Scientific classification
- Kingdom: Plantae
- Clade: Embryophytes
- Clade: Tracheophytes
- Clade: Spermatophytes
- Clade: Angiosperms
- Clade: Eudicots
- Clade: Asterids
- Order: Lamiales
- Family: Gesneriaceae
- Genus: Aeschynanthus
- Species: A. humilis
- Binomial name: Aeschynanthus humilis Hemsl.

= Aeschynanthus humilis =

- Genus: Aeschynanthus
- Species: humilis
- Authority: Hemsl.

Species of flowering plant

Aeschynanthus humilis is a species of flowering plant in the family Gesneriaceae. It is an epiphyte with leathery leaves, red flowers, and capsule fruits. The species is native to east Asia, and was described in 1903.

==Taxonomy==
The species was described by William Hemsley in 1903.

==Distribution==
Aeschynanthus humilis is native to the wet tropical biome of south-central China (Yunnan), Laos, Thailand, and Vietnam.

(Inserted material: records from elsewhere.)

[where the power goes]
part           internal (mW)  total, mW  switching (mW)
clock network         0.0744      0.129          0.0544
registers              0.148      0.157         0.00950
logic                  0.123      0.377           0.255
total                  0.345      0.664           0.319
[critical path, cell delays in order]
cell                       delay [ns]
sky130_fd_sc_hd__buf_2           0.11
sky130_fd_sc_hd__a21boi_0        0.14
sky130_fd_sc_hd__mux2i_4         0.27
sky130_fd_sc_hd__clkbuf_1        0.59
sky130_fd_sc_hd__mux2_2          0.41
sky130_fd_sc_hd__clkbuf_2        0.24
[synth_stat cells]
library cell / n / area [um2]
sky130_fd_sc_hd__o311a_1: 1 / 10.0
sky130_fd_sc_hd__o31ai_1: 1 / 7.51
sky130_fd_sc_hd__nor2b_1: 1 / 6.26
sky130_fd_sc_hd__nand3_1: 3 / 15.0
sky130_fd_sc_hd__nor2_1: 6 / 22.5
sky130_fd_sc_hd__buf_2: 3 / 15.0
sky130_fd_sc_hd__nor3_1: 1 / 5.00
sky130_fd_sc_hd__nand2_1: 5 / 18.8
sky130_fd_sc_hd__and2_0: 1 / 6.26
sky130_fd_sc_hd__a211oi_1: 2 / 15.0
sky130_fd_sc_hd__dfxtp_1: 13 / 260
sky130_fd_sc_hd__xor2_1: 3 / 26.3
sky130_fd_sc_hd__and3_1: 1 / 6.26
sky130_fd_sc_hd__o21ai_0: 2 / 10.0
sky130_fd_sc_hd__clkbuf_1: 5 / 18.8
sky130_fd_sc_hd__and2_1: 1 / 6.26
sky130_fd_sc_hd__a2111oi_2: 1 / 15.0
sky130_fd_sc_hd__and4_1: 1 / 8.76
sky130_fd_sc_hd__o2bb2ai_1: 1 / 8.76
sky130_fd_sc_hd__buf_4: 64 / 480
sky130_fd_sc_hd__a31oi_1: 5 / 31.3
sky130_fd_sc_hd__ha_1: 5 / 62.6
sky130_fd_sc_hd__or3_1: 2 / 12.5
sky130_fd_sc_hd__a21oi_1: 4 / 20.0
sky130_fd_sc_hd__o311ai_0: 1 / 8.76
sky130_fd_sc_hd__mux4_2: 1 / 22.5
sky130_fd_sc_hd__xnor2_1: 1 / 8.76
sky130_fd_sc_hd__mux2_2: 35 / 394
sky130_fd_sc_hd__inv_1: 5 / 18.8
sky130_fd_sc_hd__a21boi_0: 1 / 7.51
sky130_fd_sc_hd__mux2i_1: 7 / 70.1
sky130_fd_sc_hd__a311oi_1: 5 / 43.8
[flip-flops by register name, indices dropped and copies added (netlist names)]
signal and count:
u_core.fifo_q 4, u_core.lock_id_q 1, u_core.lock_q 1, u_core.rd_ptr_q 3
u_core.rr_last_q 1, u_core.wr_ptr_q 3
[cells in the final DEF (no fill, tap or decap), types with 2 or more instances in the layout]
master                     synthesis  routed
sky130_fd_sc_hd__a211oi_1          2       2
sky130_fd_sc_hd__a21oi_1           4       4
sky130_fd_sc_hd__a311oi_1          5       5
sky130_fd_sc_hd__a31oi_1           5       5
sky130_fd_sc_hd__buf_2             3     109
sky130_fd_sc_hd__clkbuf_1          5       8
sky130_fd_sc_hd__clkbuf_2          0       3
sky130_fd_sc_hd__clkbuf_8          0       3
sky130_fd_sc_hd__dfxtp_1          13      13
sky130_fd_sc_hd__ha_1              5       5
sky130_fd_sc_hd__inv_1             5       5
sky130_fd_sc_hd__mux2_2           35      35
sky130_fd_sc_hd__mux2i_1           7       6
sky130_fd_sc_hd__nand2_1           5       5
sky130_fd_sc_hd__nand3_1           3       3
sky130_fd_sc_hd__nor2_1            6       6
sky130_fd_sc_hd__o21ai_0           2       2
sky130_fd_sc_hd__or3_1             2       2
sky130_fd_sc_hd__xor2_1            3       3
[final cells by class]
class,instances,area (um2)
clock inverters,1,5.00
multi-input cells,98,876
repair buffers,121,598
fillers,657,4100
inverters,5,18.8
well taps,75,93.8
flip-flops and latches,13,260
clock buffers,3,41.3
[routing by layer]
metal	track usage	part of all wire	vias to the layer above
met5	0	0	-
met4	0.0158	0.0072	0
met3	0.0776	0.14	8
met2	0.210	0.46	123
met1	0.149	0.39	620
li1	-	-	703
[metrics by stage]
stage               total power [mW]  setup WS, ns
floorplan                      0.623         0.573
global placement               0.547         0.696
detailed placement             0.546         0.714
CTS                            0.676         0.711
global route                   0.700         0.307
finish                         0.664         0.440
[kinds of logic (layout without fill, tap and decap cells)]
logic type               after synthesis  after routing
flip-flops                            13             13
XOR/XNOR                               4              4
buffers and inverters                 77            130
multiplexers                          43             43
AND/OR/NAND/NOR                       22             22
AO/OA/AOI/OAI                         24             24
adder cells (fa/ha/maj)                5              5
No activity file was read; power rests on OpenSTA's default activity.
<file path="src/rtl/syscall_pkg.sv">
// ---------------------------------------------------------------------------
// syscall_pkg
// Shared constants and types for the syscall service unit:
//   - MIPS service codes held in $v0 when `syscall` executes
//   - register-file indices of $v0 / $a0
//   - ASCII characters used by the integer print/read services
//   - FSM state encodings for the top-level unit and the itoa converter
//   - powers-of-ten table that drives the digit-by-digit conversion
// ---------------------------------------------------------------------------
package syscall_pkg;

   // Service codes (compared against the full 32-bit $v0 value).
   localparam logic [31:0] SYS_PRINT_INT  = 32'd1;
   localparam logic [31:0] SYS_READ_INT   = 32'd5;
   localparam logic [31:0] SYS_EXIT       = 32'd10;
   localparam logic [31:0] SYS_PRINT_CHAR = 32'd11;
   localparam logic [31:0] SYS_READ_CHAR  = 32'd12;

   // Register-file indices.
   localparam logic [4:0] REG_V0 = 5'd2;
   localparam logic [4:0] REG_A0 = 5'd4;

   // Characters.
   localparam logic [7:0] ASCII_MINUS = 8'h2D;
   localparam logic [7:0] ASCII_ZERO  = 8'h30;
   localparam logic [7:0] ASCII_NINE  = 8'h39;
   localparam logic [7:0] ASCII_NL    = 8'h0A;

   // Top-level service FSM.
   typedef enum logic [3:0] {
      ST_IDLE,
      ST_DECODE,
      ST_ITOA,
      ST_SEND,
      ST_RD_WAIT,
      ST_ECHO,
      ST_WB,
      ST_ERR,
      ST_HALT
   } state_t;

   // Integer-to-ASCII converter FSM.
   typedef enum logic [1:0] {
      IT_IDLE,
      IT_DIV,
      IT_EMIT
   } itoa_state_t;

   // 10^0 .. 10^9, indexed by decimal digit position.
   localparam int NUM_POW10 = 10;
   localparam logic [31:0] POW10 [NUM_POW10] = '{
      32'd1,        32'd10,        32'd100,        32'd1000,
      32'd10000,    32'd100000,    32'd1000000,    32'd10000000,
      32'd100000000, 32'd1000000000
   };

   // Table lookup with a safe value for unused index codes.
   function automatic logic [31:0] pow10(input logic [3:0] idx);
      logic [31:0] val;
      val = 32'd1;
      if (idx < 4'(NUM_POW10)) val = POW10[idx];
      return val;
   endfunction

endpackage : syscall_pkg

</file>
<file path="src/rtl/syscall_itoa.sv">
// ---------------------------------------------------------------------------
// syscall_itoa
// Converts a signed 32-bit value into its decimal ASCII representation and
// streams the characters out over a valid/ready interface, most significant
// digit first. A leading '-' is emitted for negative values; the magnitude
// is the two's-complement negation taken as unsigned, so 0x80000000 prints
// as -2147483648. Leading zeros are suppressed; zero prints as "0".
// Each digit is found by repeated subtraction of 10^idx, one subtraction per
// cycle (at most 9 cycles per digit).
//
// Parameters:
//   MAX_DIGITS  - decimal digit positions scanned (10 for 32 bits)
// Ports:
//   clk, rst_n    - clock, asynchronous active-low reset
//   start_i       - begin converting value_i (accepted only when idle)
//   value_i       - signed value to convert
//   out_data_o    - character to send
//   out_valid_o   - out_data_o valid
//   out_ready_i   - sink accepts out_data_o
//   done_o        - one-cycle pulse after the last character is accepted
// ---------------------------------------------------------------------------
module syscall_itoa
   import syscall_pkg::*;
#(
   parameter int MAX_DIGITS = 10
) (
   input  logic        clk,
   input  logic        rst_n,
   input  logic        start_i,
   input  logic [31:0] value_i,
   output logic [7:0]  out_data_o,
   output logic        out_valid_o,
   input  logic        out_ready_i,
   output logic        done_o
);

   itoa_state_t state_q;
   logic [31:0] mag_q;        // remaining magnitude
   logic [3:0]  idx_q;        // current digit position (power of ten)
   logic [3:0]  dig_q;        // subtractions done for current digit
   logic        started_q;    // a non-zero digit has been emitted
   logic        sign_q;       // character in flight is the '-' sign
   logic [7:0]  out_data_q;
   logic        out_valid_q;
   logic        done_q;

   logic [31:0] pw;
   logic [31:0] rem_d;
   logic [3:0]  cnt_d;
   logic        digit_done;

   // One subtraction step; the digit is complete once the remainder drops
   // below the current power, so no cycle is spent on a failing compare.
   always_comb begin
      // NOTE: every always_comb output gets a default first so no path
      // leaves it unassigned, which would infer a latch.
      pw    = pow10(idx_q);
      rem_d = mag_q;
      cnt_d = dig_q;
      if (mag_q >= pw) begin
         rem_d = mag_q - pw;
         cnt_d = dig_q + 4'd1;
      end
   end

   assign digit_done = (rem_d < pw);

   always_ff @(posedge clk or negedge rst_n) begin
      // NOTE: sequential state uses non-blocking assignments only, so every
      // register samples pre-edge values regardless of statement order.
      if (!rst_n) begin
         state_q     <= IT_IDLE;
         mag_q       <= '0;
         idx_q       <= '0;
         dig_q       <= '0;
         started_q   <= 1'b0;
         sign_q      <= 1'b0;
         out_data_q  <= '0;
         out_valid_q <= 1'b0;
         done_q      <= 1'b0;
      end else begin
         case (state_q)
            IT_IDLE: begin
               done_q <= 1'b0;
               if (start_i) begin
                  mag_q     <= value_i[31] ? (~value_i + 32'd1) : value_i;
                  idx_q     <= 4'(MAX_DIGITS - 1);
                  dig_q     <= '0;
                  started_q <= 1'b0;
                  sign_q    <= value_i[31];
                  if (value_i[31]) begin
                     out_data_q  <= ASCII_MINUS;
                     out_valid_q <= 1'b1;
                     state_q     <= IT_EMIT;
                  end else begin
                     state_q <= IT_DIV;
                  end
               end
            end

            IT_DIV: begin
               mag_q <= rem_d;
               if (!digit_done) begin
                  dig_q <= cnt_d;
               end else begin
                  dig_q <= '0;
                  // Units digit is always printed so that zero yields "0".
                  if (cnt_d != 4'd0 || started_q || idx_q == 4'd0) begin
                     out_data_q  <= ASCII_ZERO + {4'd0, cnt_d};
                     out_valid_q <= 1'b1;
                     started_q   <= 1'b1;
                     state_q     <= IT_EMIT;
                  end else begin
                     idx_q <= idx_q - 4'd1;
                  end
               end
            end

            IT_EMIT: begin
               if (out_ready_i) begin
                  out_valid_q <= 1'b0;
                  if (sign_q) begin
                     sign_q  <= 1'b0;
                     state_q <= IT_DIV;
                  end else if (idx_q == 4'd0) begin
                     done_q  <= 1'b1;
                     state_q <= IT_IDLE;
                  end else begin
                     idx_q   <= idx_q - 4'd1;
                     state_q <= IT_DIV;
                  end
               end
            end

            default: state_q <= IT_IDLE;
         endcase
      end
   end

   assign out_data_o  = out_data_q;
   assign out_valid_o = out_valid_q;
   assign done_o      = done_q;

endmodule : syscall_itoa

</file>
<file path="src/rtl/syscall_unit.sv">
// ---------------------------------------------------------------------------
// syscall_unit
// Services the MIPS `syscall` instruction. On a syscall pulse the $v0
// service code and $a0 argument are captured; the unit then prints an
// integer or character over the tx channel, reads an integer or character
// from the rx channel and writes it back to $v0, halts on exit, or flags an
// unknown code. The pipeline is stalled for the whole service.
//
// Build option:
//   SYSCALL_ECHO_EN - when defined, every character accepted by a read is
//                     echoed on tx before the next one is accepted.
//
// Parameters:
//   V0_IDX      - register index written with read results
//   MAX_DIGITS  - decimal digits for a 32-bit magnitude
// Ports:
//   clk, rst_n            - clock, asynchronous active-low reset
//   syscall               - one-cycle pulse: syscall decoded
//   v0, a0                - register-file $v0 / $a0 values
//   stall                 - hold PC/pipeline
//   halted                - exit taken (sticky until reset)
//   err                   - one-cycle pulse: unknown service code
//   tx_data/valid/ready   - output character channel
//   rx_data/valid/ready   - input character channel
//   rf_write/_reg/wdata   - register-file write port
// ---------------------------------------------------------------------------
module syscall_unit
   import syscall_pkg::*;
#(
   parameter int V0_IDX     = 2,
   parameter int MAX_DIGITS = 10
) (
   input  logic        clk,
   input  logic        rst_n,
   input  logic        syscall,
   input  logic [31:0] v0,
   input  logic [31:0] a0,
   output logic        stall,
   output logic        halted,
   output logic        err,
   output logic [7:0]  tx_data,
   output logic        tx_valid,
   input  logic        tx_ready,
   input  logic [7:0]  rx_data,
   input  logic        rx_valid,
   output logic        rx_ready,
   output logic        rf_write,
   output logic [4:0]  rf_write_reg,
   output logic [31:0] rf_wdata
);

   state_t      state_q;
   logic [31:0] code_q;
   logic [31:0] arg_q;
   logic [31:0] acc_q;         // read_int accumulator (wraps mod 2^32)
   logic        neg_q;         // read_int saw a leading '-'
   logic        first_q;       // next rx character is the first of the read
   logic [7:0]  tx_data_q;
   logic        tx_valid_q;
   logic        halted_q;
   logic        err_q;
   logic        rf_write_q;
   logic [4:0]  rf_write_reg_q;
   logic [31:0] rf_wdata_q;
`ifdef SYSCALL_ECHO_EN
   logic        fin_q;         // echo in flight ends the read
`endif

   logic        itoa_start;
   logic        itoa_ready;
   logic [7:0]  itoa_data;
   logic        itoa_valid;
   logic        itoa_done;

   logic        rx_fire;
   logic        rx_is_digit;
   logic        rx_is_lead_minus;
   logic        rx_last;
   logic [31:0] acc_x10;
   logic [31:0] rx_result;

   // ---------------------------------------------------------------------
   // Integer-to-ASCII converter; its stream is muxed onto tx while printing.
   // ---------------------------------------------------------------------
   assign itoa_start = (state_q == ST_DECODE) && (code_q == SYS_PRINT_INT);
   assign itoa_ready = tx_ready && (state_q == ST_ITOA);

   syscall_itoa #(
      .MAX_DIGITS (MAX_DIGITS)
   ) u_itoa (
      .clk         (clk),
      .rst_n       (rst_n),
      .start_i     (itoa_start),
      .value_i     (arg_q),
      .out_data_o  (itoa_data),
      .out_valid_o (itoa_valid),
      .out_ready_i (itoa_ready),
      .done_o      (itoa_done)
   );

   // ---------------------------------------------------------------------
   // Read-path decode of the incoming character.
   // ---------------------------------------------------------------------
   assign rx_ready         = (state_q == ST_RD_WAIT);
   assign rx_fire          = rx_valid && rx_ready;
   assign rx_is_digit      = (rx_data >= ASCII_ZERO) && (rx_data <= ASCII_NINE);
   assign rx_is_lead_minus = first_q && (rx_data == ASCII_MINUS);
   assign acc_x10          = (acc_q << 3) + (acc_q << 1);

   always_comb begin
      rx_last   = 1'b0;
      rx_result = neg_q ? (~acc_q + 32'd1) : acc_q;
      if (code_q == SYS_READ_CHAR) begin
         rx_last   = 1'b1;
         rx_result = {24'd0, rx_data};
      end else if (!rx_is_lead_minus && !rx_is_digit) begin
         rx_last = 1'b1;
      end
   end

   // ---------------------------------------------------------------------
   // Service FSM.
   // ---------------------------------------------------------------------
   always_ff @(posedge clk or negedge rst_n) begin
      if (!rst_n) begin
         state_q        <= ST_IDLE;
         code_q         <= '0;
         arg_q          <= '0;
         acc_q          <= '0;
         neg_q          <= 1'b0;
         first_q        <= 1'b0;
         tx_data_q      <= '0;
         tx_valid_q     <= 1'b0;
         halted_q       <= 1'b0;
         err_q          <= 1'b0;
         rf_write_q     <= 1'b0;
         rf_write_reg_q <= '0;
         rf_wdata_q     <= '0;
`ifdef SYSCALL_ECHO_EN
         fin_q          <= 1'b0;
`endif
      end else begin
         case (state_q)
            ST_IDLE: begin
               if (syscall && !halted_q) begin
                  code_q  <= v0;
                  arg_q   <= a0;
                  state_q <= ST_DECODE;
               end
            end

            ST_DECODE: begin
               case (code_q)
                  SYS_PRINT_INT:  state_q <= ST_ITOA;
                  SYS_PRINT_CHAR: begin
                     tx_data_q  <= arg_q[7:0];
                     tx_valid_q <= 1'b1;
                     state_q    <= ST_SEND;
                  end
                  SYS_READ_INT, SYS_READ_CHAR: begin
                     acc_q   <= '0;
                     neg_q   <= 1'b0;
                     first_q <= 1'b1;
                     state_q <= ST_RD_WAIT;
                  end
                  SYS_EXIT: begin
                     halted_q <= 1'b1;
                     state_q  <= ST_HALT;
                  end
                  default: begin
                     err_q   <= 1'b1;
                     state_q <= ST_ERR;
                  end
               endcase
            end

            ST_ITOA: begin
               if (itoa_done) state_q <= ST_IDLE;
            end

            ST_SEND: begin
               if (tx_ready) begin
                  tx_valid_q <= 1'b0;
                  state_q    <= ST_IDLE;
               end
            end

            ST_RD_WAIT: begin
               if (rx_fire) begin
                  first_q <= 1'b0;
                  if (rx_is_lead_minus) neg_q <= 1'b1;
                  if (rx_is_digit) acc_q <= acc_x10 + {28'd0, rx_data[3:0]};
                  if (rx_last) rf_wdata_q <= rx_result;
`ifdef SYSCALL_ECHO_EN
                  tx_data_q  <= rx_data;
                  tx_valid_q <= 1'b1;
                  fin_q      <= rx_last;
                  state_q    <= ST_ECHO;
`else
                  if (rx_last) begin
                     rf_write_q     <= 1'b1;
                     rf_write_reg_q <= 5'(V0_IDX);
                     state_q        <= ST_WB;
                  end
`endif
               end
            end

`ifdef SYSCALL_ECHO_EN
            ST_ECHO: begin
               if (tx_ready) begin
                  tx_valid_q <= 1'b0;
                  if (fin_q) begin
                     rf_write_q     <= 1'b1;
                     rf_write_reg_q <= 5'(V0_IDX);
                     state_q        <= ST_WB;
                  end else begin
                     state_q <= ST_RD_WAIT;
                  end
               end
            end
`endif

            ST_WB: begin
               rf_write_q     <= 1'b0;
               rf_write_reg_q <= '0;
               rf_wdata_q     <= '0;
               state_q        <= ST_IDLE;
            end

            ST_ERR: begin
               err_q   <= 1'b0;
               state_q <= ST_IDLE;
            end

            ST_HALT: state_q <= ST_HALT;

            default: state_q <= ST_IDLE;
         endcase
      end
   end

   // ---------------------------------------------------------------------
   // Outputs. Stall is raised combinationally in the capture cycle so the
   // instruction after the syscall never advances; gating with rst_n keeps
   // every output low while reset is asserted.
   // ---------------------------------------------------------------------
   assign stall        = rst_n && ((state_q != ST_IDLE) || (syscall && !halted_q));
   assign halted       = halted_q;
   assign err          = err_q;
   assign tx_valid     = (state_q == ST_ITOA) ? itoa_valid : tx_valid_q;
   assign tx_data      = (state_q == ST_ITOA) ? itoa_data  : tx_data_q;
   assign rf_write     = rf_write_q;
   assign rf_write_reg = rf_write_reg_q;
   assign rf_wdata     = rf_wdata_q;

endmodule : syscall_unit

</file>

The species grows on trees in forested valleys, at elevations of 1300-2100 m.

==Description==
Aeschynanthus humilis is an epiphytic subshrub. The stems are 5-24 cm long.

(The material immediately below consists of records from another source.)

### config.mk
export PLATFORM = sky130hd
export DESIGN_NAME = pipeline_ctrl
export DESIGN_NICKNAME = d
export VERILOG_FILES = /design/src/rtl/pipeline_ctrl_pkg.sv /design/src/rtl/pipeline_ctrl_fwd_unit.sv /design/src/rtl/pipeline_ctrl.sv
export SDC_FILE = /design/constraint.sdc
export NUM_CORES = 1
export LEC_CHECK = 0
export CAP_MARGIN = 20
export CORE_ASPECT_RATIO = 0.75
export CORE_UTILIZATION = 48
export DETAILED_ROUTE_END_ITERATION = 10
export HOLD_SLACK_MARGIN = 0.08
export PLACE_DENSITY = 0.95
export SYNTH_ARGS = -nofsm -noshare
export SYNTH_HDL_FRONTEND = slang
export SYNTH_SLANG_ARGS = --single-unit
export TNS_END_PERCENT = 10
### constraint.sdc
create_clock -name clk -period 7.1 [get_ports clk]
set_clock_uncertainty 0.2 [all_clocks]
set_input_delay 0.71 -clock clk [delete_from_list [all_inputs] [get_ports clk]]
set_output_delay 0.71 -clock clk [all_outputs]
set_load 0.02 [all_outputs]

The leaves are arranged oppositely, or are in groups of three. The leaves are leathery, oblanceolate to spoon-shaped, 0.7-2.2 cm long, and 0.4-0.8 cm wide. The leaf margins are smooth. The leaf stems are up to 2 mm long.

The inflorescences lack stems, and have one to three flowers. The flower stems are 4-10 mm long. The calyx is 4-4.6 mm long, has five lobes, and is often red to purple. The calyx tube is 3-4 mm wide at the mouth. The lobes are narrowly triangular, 2-2.5 mm long, and 0.8-1 mm wide. The corolla is red, and 1.6-2.7 cm long. The plant flowers from September to January.

The seed is a 4.5-6 cm long capsule. The seeds have a hairlike appendage at each end, which is 6-10 mm long.

==Nomenclature==
In Chinese, Aeschynanthus humilis is known as 矮芒毛苣苔 (ai mang mao ju tai).